→ **EXERCISE DIRECTIONS**
Reproduce the records exactly through the line with "run 2: changes".

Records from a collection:

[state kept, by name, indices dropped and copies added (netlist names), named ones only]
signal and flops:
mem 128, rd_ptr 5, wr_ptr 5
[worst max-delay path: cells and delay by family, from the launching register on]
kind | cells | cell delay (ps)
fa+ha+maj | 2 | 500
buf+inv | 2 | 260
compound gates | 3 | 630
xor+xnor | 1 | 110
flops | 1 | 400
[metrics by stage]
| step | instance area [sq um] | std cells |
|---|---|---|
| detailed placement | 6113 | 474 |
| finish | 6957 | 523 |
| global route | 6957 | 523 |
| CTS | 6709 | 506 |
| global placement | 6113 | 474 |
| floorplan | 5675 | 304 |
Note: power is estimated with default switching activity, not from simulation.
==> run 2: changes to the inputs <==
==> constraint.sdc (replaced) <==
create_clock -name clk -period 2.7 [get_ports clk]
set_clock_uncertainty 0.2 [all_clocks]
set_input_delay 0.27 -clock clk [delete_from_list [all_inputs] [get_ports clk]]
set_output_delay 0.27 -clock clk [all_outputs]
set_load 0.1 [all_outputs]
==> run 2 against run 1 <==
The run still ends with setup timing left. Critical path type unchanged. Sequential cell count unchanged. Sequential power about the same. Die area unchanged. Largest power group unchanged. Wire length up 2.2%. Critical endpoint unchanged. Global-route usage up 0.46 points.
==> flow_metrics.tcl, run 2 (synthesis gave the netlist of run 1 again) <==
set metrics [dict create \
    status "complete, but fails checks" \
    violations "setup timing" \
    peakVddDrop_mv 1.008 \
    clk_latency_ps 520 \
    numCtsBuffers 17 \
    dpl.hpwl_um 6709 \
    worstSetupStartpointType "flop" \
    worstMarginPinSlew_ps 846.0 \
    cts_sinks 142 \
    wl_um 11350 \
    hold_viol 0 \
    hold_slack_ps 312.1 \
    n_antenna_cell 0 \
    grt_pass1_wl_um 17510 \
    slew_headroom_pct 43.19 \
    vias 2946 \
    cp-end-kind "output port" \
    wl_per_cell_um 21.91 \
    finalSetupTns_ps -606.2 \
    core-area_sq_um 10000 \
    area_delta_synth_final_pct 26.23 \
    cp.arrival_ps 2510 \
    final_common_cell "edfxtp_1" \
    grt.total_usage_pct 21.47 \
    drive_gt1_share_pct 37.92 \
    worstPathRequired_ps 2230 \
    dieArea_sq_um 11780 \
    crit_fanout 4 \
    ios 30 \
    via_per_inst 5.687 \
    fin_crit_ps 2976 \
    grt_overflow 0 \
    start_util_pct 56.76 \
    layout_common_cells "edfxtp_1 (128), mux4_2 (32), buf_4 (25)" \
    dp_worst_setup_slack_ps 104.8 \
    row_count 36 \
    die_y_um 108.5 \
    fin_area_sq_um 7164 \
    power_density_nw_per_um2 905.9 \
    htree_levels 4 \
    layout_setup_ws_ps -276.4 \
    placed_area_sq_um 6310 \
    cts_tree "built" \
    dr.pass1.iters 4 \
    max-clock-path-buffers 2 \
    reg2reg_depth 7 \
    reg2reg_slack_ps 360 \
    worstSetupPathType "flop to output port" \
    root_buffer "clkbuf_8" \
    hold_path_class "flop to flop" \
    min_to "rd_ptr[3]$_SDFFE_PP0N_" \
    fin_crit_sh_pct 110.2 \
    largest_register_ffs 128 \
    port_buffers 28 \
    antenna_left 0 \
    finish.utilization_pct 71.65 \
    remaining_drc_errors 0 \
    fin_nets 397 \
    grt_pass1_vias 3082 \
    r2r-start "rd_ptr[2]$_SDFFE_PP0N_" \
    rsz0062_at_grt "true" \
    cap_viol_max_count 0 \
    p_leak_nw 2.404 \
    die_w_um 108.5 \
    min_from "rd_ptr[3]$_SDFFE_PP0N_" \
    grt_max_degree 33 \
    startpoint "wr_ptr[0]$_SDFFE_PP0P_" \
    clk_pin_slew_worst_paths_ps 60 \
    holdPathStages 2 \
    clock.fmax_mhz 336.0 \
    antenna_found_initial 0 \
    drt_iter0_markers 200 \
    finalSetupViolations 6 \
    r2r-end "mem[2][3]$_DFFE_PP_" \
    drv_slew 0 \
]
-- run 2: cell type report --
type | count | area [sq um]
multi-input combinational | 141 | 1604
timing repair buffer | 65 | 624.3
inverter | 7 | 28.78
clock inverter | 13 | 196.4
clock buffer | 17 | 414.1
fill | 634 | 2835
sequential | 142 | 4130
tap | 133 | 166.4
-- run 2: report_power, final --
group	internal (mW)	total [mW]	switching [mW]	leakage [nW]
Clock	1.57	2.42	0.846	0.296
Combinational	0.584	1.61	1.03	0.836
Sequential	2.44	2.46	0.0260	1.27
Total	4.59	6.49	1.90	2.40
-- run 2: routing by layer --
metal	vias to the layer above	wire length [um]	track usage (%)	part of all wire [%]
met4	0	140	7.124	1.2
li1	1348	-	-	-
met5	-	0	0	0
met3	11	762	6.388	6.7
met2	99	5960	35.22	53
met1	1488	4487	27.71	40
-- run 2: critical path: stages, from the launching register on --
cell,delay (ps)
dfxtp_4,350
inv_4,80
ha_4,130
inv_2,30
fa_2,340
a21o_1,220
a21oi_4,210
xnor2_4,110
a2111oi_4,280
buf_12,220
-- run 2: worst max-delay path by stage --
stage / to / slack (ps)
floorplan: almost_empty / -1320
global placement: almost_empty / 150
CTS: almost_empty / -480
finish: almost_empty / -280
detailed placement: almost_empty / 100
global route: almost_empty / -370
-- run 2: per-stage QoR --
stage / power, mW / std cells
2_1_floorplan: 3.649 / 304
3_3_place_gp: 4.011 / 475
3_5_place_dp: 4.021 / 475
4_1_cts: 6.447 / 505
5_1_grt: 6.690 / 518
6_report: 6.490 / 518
`config.mk`:
```
export PLATFORM = sky130hd
export DESIGN_NAME = fetch_unit
export DESIGN_NICKNAME = d
export VERILOG_FILES = /design/src/rtl/common.sv /design/src/rtl/fetch_unit.sv
export SDC_FILE = /design/constraint.sdc
export NUM_CORES = 1
export LEC_CHECK = 0
export BUFFER_PORTS_ARGS = -buffer_cell sky130_fd_sc_hd__buf_2
export CAP_MARGIN = 0
export CELL_PAD_IN_SITES_DETAIL_PLACEMENT = 1
export CELL_PAD_IN_SITES_GLOBAL_PLACEMENT = 1
export CORE_AREA = 5 5 169 130
export CTS_BUF_LIST = sky130_fd_sc_hd__clkbuf_16
export DETAILED_ROUTE_END_ITERATION = 6
export DIE_AREA = 0 0 174 135
export PLACE_DENSITY = 0.81
export SYNTH_ARGS = -nofsm -noshare
export SYNTH_HDL_FRONTEND = slang
export SYNTH_SLANG_ARGS = --single-unit
export TNS_END_PERCENT = 50
```
`constraint.sdc`:
```
create_clock -name clk -period 5.75 [get_ports clk]
set_input_delay 0.8625 -clock clk [delete_from_list [all_inputs] [get_ports clk]]
set_output_delay 0.8625 -clock clk [all_outputs]
set_load 0.01 [all_outputs]
```
==> config.mk <==
export PLATFORM = sky130hd
export DESIGN_NAME = mem_tracker_flat
export DESIGN_NICKNAME = d
export VERILOG_FILES = /design/src/rtl/gouram_trace_pkg.sv /design/src/rtl/mem_tracker_if.sv /design/src/rtl/mem_tracker_trace_fifo.sv /design/src/rtl/mem_tracker.sv /design/src/flat_wrapper.sv
export SDC_FILE = /design/constraint.sdc
export NUM_CORES = 1
export LEC_CHECK = 0
export BUFFER_PORTS_ARGS = -buffer_cell sky130_fd_sc_hd__buf_4
export CAP_MARGIN = 20
export CORE_MARGIN = 2
export CORE_UTILIZATION = 30
export CTS_BUF_LIST = sky130_fd_sc_hd__clkbuf_4 sky130_fd_sc_hd__clkbuf_8
export CTS_CLUSTER_DIAMETER = 30
export DETAILED_ROUTE_END_ITERATION = 8
export GPL_ROUTABILITY_DRIVEN = 0
export PLACE_DENSITY = 0.54
export SYNTH_ARGS = -nofsm -noshare
export SYNTH_HDL_FRONTEND = slang
export SYNTH_SLANG_ARGS = --single-unit
export TNS_END_PERCENT = 1
==> constraint.sdc <==
create_clock -name clk -period 17.39 [get_ports clk]
set_input_delay 3.478 -clock clk [delete_from_list [all_inputs] [get_ports clk]]
set_output_delay 3.478 -clock clk [all_outputs]
set_load 0.01 [all_outputs]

→ **WRITTEN RESPONSE**
[state kept, by name, indices dropped and copies added (netlist names), named ones only]
signal and flops:
mem 128, rd_ptr 5, wr_ptr 5
[worst max-delay path: cells and delay by family, from the launching register on]
kind | cells | cell delay (ps)
fa+ha+maj | 2 | 500
buf+inv | 2 | 260
compound gates | 3 | 630
xor+xnor | 1 | 110
flops | 1 | 400
[metrics by stage]
| step | instance area [sq um] | std cells |
|---|---|---|
| detailed placement | 6113 | 474 |
| finish | 6957 | 523 |
| global route | 6957 | 523 |
| CTS | 6709 | 506 |
| global placement | 6113 | 474 |
| floorplan | 5675 | 304 |
Note: power is estimated with default switching activity, not from simulation.
==> run 2: changes to the inputs <==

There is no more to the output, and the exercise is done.